What you need to do
Scan the entries below and extract each line with the word "Round" in it.

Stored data

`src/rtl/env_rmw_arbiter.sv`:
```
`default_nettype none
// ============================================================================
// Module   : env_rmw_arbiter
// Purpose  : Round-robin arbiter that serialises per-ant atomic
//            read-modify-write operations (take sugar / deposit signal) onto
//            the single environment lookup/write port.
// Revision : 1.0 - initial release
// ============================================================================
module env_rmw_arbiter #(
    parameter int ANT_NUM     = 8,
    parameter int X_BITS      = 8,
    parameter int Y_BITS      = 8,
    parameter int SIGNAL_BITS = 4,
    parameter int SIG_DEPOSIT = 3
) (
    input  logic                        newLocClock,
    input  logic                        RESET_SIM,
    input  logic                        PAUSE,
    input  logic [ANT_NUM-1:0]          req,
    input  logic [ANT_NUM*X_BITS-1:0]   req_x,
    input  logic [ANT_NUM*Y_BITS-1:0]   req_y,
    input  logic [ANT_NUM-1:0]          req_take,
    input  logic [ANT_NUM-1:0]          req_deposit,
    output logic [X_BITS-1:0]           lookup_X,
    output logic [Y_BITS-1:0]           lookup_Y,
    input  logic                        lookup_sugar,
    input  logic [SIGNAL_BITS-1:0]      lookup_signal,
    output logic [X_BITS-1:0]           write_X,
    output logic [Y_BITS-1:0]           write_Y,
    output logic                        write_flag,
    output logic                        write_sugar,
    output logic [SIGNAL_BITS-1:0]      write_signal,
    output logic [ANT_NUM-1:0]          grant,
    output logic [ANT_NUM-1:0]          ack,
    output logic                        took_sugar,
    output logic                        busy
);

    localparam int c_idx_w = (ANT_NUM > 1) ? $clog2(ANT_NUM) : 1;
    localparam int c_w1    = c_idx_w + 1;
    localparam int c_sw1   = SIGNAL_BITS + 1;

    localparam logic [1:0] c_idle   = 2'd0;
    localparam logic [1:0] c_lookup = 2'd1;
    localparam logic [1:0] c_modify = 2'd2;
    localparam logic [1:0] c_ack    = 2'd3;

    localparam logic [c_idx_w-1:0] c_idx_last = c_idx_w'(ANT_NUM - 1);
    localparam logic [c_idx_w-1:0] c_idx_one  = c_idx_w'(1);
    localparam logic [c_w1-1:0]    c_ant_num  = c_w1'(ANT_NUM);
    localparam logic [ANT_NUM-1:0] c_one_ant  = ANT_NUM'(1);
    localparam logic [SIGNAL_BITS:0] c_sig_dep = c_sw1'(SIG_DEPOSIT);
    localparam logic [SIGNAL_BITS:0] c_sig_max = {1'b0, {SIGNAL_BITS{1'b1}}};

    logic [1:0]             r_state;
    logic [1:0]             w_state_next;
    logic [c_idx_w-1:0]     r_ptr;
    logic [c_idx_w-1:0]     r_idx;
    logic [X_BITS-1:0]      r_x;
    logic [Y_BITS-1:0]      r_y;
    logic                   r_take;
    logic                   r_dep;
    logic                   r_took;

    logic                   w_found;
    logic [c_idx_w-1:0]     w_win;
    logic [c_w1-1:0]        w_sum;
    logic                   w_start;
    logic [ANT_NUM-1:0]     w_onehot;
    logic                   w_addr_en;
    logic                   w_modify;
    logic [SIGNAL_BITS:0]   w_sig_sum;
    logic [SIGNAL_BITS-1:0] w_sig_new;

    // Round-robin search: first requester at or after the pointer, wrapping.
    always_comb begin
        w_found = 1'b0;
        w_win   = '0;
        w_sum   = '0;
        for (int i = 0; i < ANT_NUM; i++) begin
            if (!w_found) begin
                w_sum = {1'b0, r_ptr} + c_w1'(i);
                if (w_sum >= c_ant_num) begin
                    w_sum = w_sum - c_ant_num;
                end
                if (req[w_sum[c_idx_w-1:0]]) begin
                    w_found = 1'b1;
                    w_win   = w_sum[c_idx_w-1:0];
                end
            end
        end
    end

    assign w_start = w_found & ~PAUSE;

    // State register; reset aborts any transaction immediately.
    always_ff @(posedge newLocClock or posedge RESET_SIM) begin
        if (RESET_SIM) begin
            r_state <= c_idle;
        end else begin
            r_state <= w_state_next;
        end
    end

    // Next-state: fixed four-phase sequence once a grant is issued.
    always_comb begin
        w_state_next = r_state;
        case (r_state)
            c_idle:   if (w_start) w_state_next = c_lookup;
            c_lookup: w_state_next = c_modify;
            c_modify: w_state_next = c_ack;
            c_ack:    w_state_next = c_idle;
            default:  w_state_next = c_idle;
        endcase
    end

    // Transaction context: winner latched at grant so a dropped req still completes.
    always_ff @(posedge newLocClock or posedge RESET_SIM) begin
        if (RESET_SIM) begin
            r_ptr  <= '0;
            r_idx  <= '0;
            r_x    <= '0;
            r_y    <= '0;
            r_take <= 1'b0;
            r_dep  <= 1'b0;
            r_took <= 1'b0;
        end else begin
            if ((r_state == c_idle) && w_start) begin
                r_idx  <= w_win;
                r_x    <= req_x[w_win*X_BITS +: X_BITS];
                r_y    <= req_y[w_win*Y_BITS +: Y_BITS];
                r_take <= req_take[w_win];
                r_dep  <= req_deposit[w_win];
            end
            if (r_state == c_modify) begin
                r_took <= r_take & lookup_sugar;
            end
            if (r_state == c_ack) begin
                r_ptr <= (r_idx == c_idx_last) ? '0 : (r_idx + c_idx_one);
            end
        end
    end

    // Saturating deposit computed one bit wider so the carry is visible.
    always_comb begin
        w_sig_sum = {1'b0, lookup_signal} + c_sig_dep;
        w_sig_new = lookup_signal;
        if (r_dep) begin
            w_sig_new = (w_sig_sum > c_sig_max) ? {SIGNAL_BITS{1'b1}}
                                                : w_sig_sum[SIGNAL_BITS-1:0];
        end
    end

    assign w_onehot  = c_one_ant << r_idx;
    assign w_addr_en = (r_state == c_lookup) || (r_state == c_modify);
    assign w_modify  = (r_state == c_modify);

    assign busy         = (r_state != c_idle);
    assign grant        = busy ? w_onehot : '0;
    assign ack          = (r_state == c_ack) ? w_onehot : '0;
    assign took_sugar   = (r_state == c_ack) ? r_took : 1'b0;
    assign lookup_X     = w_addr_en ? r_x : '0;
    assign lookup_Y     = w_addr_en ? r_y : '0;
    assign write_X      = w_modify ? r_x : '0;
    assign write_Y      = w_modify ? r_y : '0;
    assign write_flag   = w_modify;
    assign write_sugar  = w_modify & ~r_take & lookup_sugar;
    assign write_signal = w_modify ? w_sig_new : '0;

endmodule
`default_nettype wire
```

Task response
// Purpose  : Round-robin arbiter that serialises per-ant atomic
    // Round-robin search: first requester at or after the pointer, wrapping.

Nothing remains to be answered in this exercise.